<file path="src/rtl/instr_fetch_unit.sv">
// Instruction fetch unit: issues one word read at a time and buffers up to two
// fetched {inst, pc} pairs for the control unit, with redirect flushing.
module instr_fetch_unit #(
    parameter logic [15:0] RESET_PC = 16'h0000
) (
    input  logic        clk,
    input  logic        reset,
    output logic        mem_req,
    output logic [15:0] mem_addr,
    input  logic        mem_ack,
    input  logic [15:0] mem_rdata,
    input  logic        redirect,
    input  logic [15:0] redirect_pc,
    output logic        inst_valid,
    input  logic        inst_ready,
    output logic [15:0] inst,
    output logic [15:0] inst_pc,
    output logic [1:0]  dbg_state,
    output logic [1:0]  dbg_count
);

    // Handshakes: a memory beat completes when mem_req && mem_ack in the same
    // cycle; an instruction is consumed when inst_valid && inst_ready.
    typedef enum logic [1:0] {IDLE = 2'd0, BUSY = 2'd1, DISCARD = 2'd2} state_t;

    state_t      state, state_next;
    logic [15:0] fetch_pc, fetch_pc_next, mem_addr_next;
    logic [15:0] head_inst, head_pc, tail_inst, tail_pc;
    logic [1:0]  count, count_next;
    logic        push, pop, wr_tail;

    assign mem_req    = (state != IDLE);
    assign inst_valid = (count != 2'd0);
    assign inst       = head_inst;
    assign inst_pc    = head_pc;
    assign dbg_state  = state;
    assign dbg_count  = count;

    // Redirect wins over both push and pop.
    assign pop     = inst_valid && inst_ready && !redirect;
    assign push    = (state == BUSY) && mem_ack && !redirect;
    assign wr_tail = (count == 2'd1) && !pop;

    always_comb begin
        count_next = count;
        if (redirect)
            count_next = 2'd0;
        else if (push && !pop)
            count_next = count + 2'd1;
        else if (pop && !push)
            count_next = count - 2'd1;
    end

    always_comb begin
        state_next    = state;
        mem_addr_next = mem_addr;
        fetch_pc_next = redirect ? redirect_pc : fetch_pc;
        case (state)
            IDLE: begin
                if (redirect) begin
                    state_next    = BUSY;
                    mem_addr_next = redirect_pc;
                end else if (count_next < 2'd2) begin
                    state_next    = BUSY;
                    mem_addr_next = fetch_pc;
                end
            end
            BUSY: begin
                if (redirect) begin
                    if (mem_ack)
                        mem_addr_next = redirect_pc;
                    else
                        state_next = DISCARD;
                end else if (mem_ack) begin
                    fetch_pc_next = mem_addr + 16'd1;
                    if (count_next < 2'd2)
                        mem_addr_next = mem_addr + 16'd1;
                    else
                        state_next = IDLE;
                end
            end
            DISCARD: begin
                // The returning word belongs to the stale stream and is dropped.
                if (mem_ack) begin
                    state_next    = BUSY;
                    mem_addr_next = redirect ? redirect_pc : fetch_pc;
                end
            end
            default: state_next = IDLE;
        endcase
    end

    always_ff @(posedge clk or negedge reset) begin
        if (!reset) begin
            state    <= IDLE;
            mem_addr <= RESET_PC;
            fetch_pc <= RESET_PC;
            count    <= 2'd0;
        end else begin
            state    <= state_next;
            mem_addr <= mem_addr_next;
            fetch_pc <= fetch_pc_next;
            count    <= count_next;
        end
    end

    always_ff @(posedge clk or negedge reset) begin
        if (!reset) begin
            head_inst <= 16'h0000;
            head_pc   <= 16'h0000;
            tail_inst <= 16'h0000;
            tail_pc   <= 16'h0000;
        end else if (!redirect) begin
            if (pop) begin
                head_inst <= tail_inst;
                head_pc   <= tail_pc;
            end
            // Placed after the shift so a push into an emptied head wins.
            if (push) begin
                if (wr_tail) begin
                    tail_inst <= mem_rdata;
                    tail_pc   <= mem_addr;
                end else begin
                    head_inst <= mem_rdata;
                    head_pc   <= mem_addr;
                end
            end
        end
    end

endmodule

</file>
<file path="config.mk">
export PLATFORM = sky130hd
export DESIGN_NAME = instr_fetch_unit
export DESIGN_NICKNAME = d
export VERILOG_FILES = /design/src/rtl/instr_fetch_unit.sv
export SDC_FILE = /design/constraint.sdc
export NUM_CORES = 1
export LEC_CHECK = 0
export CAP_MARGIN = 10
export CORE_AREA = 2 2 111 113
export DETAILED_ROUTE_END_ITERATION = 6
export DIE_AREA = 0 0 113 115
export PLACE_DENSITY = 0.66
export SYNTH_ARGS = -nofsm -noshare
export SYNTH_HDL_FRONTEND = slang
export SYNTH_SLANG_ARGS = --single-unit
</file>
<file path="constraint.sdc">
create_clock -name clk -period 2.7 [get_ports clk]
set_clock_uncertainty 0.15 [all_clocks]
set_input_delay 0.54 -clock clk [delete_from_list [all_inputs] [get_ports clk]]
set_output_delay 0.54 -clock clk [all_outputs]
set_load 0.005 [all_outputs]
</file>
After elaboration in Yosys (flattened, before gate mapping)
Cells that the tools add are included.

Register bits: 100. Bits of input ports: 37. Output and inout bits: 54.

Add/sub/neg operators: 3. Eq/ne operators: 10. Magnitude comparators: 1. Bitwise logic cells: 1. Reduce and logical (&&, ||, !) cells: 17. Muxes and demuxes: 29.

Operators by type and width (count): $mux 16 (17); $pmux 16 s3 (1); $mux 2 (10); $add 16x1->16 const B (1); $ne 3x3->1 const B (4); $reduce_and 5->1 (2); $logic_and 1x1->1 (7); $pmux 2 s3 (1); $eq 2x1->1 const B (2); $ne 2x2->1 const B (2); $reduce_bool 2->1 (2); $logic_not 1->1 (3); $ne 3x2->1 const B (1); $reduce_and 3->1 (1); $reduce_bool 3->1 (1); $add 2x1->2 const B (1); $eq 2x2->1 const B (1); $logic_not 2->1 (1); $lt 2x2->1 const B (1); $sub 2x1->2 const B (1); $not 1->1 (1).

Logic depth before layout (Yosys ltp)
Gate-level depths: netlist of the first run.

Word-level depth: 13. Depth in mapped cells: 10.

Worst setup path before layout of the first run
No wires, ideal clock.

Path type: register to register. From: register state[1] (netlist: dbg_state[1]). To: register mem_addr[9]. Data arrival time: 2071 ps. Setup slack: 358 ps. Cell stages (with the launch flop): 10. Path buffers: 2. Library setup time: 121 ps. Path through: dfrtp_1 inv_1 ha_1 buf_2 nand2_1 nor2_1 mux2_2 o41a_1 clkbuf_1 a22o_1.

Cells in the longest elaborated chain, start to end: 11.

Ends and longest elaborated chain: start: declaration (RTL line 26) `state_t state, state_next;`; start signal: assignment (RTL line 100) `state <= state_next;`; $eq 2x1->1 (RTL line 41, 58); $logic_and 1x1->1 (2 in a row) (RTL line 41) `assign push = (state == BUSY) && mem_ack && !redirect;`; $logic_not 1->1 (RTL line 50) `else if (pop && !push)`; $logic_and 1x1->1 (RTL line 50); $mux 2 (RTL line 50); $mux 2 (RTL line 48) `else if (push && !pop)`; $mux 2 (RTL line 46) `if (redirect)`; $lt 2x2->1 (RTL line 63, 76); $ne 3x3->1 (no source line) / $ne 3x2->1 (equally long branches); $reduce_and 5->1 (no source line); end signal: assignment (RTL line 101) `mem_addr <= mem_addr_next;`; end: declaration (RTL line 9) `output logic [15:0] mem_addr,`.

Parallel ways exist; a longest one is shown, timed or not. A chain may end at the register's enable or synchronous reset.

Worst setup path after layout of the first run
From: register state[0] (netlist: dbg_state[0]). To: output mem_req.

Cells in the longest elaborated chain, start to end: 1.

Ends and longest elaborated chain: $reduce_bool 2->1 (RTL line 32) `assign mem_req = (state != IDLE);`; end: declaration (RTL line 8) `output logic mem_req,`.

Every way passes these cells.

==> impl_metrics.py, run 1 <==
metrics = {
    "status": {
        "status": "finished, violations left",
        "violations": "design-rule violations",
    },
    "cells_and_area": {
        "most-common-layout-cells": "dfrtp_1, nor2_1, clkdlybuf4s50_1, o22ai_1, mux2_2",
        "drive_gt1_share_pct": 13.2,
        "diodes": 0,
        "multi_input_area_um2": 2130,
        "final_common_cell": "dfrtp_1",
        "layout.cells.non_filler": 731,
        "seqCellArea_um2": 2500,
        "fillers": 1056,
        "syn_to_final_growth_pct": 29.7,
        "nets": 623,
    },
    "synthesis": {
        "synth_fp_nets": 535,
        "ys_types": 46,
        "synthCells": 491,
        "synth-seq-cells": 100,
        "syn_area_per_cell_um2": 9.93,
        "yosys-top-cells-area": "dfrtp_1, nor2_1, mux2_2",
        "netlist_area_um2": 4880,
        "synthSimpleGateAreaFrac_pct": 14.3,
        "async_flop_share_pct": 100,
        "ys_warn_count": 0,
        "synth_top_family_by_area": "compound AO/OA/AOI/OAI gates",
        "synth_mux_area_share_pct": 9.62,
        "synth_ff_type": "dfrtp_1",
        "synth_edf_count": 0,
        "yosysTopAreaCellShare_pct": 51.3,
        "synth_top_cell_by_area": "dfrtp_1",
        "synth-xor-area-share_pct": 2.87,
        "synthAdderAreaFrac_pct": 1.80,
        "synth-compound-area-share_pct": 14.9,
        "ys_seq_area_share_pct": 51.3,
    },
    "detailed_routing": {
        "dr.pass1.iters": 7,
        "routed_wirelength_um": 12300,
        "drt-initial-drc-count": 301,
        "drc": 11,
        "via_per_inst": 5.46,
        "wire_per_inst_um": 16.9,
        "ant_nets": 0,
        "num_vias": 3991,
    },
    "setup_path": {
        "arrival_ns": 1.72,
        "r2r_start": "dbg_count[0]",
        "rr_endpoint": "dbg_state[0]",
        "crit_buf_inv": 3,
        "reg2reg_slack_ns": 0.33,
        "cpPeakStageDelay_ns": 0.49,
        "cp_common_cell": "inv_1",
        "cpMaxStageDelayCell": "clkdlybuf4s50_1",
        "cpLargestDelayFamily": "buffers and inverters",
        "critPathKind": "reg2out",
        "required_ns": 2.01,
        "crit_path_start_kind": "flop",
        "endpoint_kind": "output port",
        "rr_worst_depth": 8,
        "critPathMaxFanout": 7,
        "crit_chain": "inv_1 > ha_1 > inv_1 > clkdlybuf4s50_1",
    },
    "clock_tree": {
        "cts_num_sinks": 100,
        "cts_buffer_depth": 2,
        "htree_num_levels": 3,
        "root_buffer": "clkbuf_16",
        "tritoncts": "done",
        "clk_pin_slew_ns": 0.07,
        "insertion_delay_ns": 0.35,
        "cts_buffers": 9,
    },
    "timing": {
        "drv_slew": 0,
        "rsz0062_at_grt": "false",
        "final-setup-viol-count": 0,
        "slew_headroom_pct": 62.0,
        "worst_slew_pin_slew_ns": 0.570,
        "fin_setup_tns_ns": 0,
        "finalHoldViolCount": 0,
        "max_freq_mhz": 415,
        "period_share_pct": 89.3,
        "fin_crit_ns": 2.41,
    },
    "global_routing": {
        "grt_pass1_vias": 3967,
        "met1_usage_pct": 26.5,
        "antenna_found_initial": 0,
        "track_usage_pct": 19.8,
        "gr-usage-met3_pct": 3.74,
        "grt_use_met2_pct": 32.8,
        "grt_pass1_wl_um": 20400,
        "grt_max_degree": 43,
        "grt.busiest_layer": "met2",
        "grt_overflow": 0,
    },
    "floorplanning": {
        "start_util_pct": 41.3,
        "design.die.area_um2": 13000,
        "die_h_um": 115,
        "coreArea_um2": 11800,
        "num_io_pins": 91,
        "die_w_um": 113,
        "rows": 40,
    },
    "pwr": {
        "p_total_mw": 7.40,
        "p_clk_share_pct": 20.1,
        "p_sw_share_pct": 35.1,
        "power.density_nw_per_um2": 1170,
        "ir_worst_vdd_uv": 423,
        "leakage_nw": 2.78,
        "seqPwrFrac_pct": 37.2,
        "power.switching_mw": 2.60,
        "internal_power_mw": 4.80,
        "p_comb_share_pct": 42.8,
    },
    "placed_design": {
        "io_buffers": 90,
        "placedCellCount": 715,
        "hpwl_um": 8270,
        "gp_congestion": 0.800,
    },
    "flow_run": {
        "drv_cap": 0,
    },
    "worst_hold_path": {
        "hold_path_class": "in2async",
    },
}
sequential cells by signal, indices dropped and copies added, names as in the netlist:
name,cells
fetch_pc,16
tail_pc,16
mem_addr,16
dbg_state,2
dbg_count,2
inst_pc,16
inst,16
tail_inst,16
--
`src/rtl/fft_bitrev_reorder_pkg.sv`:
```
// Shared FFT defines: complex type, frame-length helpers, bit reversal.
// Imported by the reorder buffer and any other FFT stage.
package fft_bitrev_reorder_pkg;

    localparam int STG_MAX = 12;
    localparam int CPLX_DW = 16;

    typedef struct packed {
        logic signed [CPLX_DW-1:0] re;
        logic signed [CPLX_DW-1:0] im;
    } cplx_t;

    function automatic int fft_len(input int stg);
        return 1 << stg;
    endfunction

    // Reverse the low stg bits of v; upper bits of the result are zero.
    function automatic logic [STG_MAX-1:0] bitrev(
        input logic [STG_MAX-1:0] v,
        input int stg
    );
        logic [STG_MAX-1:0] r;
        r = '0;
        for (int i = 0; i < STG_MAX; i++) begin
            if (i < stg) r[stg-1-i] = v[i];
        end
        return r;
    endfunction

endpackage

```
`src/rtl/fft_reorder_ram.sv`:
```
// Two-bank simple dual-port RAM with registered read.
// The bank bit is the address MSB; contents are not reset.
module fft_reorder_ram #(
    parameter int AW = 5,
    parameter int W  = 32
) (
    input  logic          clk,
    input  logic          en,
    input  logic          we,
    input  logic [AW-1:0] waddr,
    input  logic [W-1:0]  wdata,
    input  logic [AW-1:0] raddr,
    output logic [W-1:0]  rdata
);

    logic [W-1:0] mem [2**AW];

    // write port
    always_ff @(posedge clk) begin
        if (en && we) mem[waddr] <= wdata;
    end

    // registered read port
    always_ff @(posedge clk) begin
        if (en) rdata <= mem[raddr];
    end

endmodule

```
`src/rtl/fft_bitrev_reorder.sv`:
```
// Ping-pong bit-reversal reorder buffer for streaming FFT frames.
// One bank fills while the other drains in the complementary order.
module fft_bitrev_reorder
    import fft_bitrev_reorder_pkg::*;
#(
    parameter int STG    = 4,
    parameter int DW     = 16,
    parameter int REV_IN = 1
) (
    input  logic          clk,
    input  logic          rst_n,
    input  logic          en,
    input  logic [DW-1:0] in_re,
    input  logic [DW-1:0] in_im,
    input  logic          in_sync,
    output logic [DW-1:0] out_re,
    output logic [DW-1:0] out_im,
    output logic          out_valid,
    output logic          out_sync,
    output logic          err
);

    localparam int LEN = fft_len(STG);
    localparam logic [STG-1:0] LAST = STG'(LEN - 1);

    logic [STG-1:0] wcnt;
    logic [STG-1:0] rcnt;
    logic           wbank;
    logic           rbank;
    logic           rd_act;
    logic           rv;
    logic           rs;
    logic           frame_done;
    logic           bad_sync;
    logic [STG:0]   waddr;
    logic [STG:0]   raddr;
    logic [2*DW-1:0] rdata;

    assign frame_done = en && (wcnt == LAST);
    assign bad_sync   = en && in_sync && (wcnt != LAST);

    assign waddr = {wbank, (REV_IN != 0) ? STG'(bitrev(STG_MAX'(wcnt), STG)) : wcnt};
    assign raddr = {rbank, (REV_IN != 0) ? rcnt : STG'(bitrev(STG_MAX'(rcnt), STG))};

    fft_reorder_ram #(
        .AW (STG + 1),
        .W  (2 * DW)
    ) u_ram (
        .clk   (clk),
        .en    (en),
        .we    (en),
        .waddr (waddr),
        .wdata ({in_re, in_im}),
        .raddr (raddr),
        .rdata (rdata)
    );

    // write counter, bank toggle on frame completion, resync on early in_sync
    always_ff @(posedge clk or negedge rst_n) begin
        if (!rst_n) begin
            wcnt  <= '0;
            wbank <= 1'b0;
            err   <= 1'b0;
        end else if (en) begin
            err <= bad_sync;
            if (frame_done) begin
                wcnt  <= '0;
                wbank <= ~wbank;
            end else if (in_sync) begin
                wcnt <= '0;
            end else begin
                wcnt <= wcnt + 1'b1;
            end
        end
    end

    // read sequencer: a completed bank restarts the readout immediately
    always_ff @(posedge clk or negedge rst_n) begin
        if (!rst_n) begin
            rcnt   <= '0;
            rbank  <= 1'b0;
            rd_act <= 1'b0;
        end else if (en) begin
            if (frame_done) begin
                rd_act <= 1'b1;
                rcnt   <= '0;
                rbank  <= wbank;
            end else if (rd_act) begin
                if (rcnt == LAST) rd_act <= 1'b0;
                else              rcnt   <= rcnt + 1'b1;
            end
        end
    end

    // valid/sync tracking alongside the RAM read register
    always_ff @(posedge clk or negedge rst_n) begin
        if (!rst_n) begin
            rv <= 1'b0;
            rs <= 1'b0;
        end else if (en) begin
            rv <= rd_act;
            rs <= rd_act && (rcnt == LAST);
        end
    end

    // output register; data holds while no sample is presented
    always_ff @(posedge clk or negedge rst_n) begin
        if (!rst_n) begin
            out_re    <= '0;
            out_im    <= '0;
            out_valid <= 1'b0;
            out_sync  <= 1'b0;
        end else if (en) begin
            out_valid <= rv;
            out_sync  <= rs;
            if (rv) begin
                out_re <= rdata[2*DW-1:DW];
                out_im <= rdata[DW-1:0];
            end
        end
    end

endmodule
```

== Exercise objective ==
Every line above with the word "waddr" is to be copied out.

== Answer to this problem ==
    input  logic [AW-1:0] waddr,
        if (en && we) mem[waddr] <= wdata;
    logic [STG:0]   waddr;
    assign waddr = {wbank, (REV_IN != 0) ? STG'(bitrev(STG_MAX'(wcnt), STG)) : wcnt};
        .waddr (waddr),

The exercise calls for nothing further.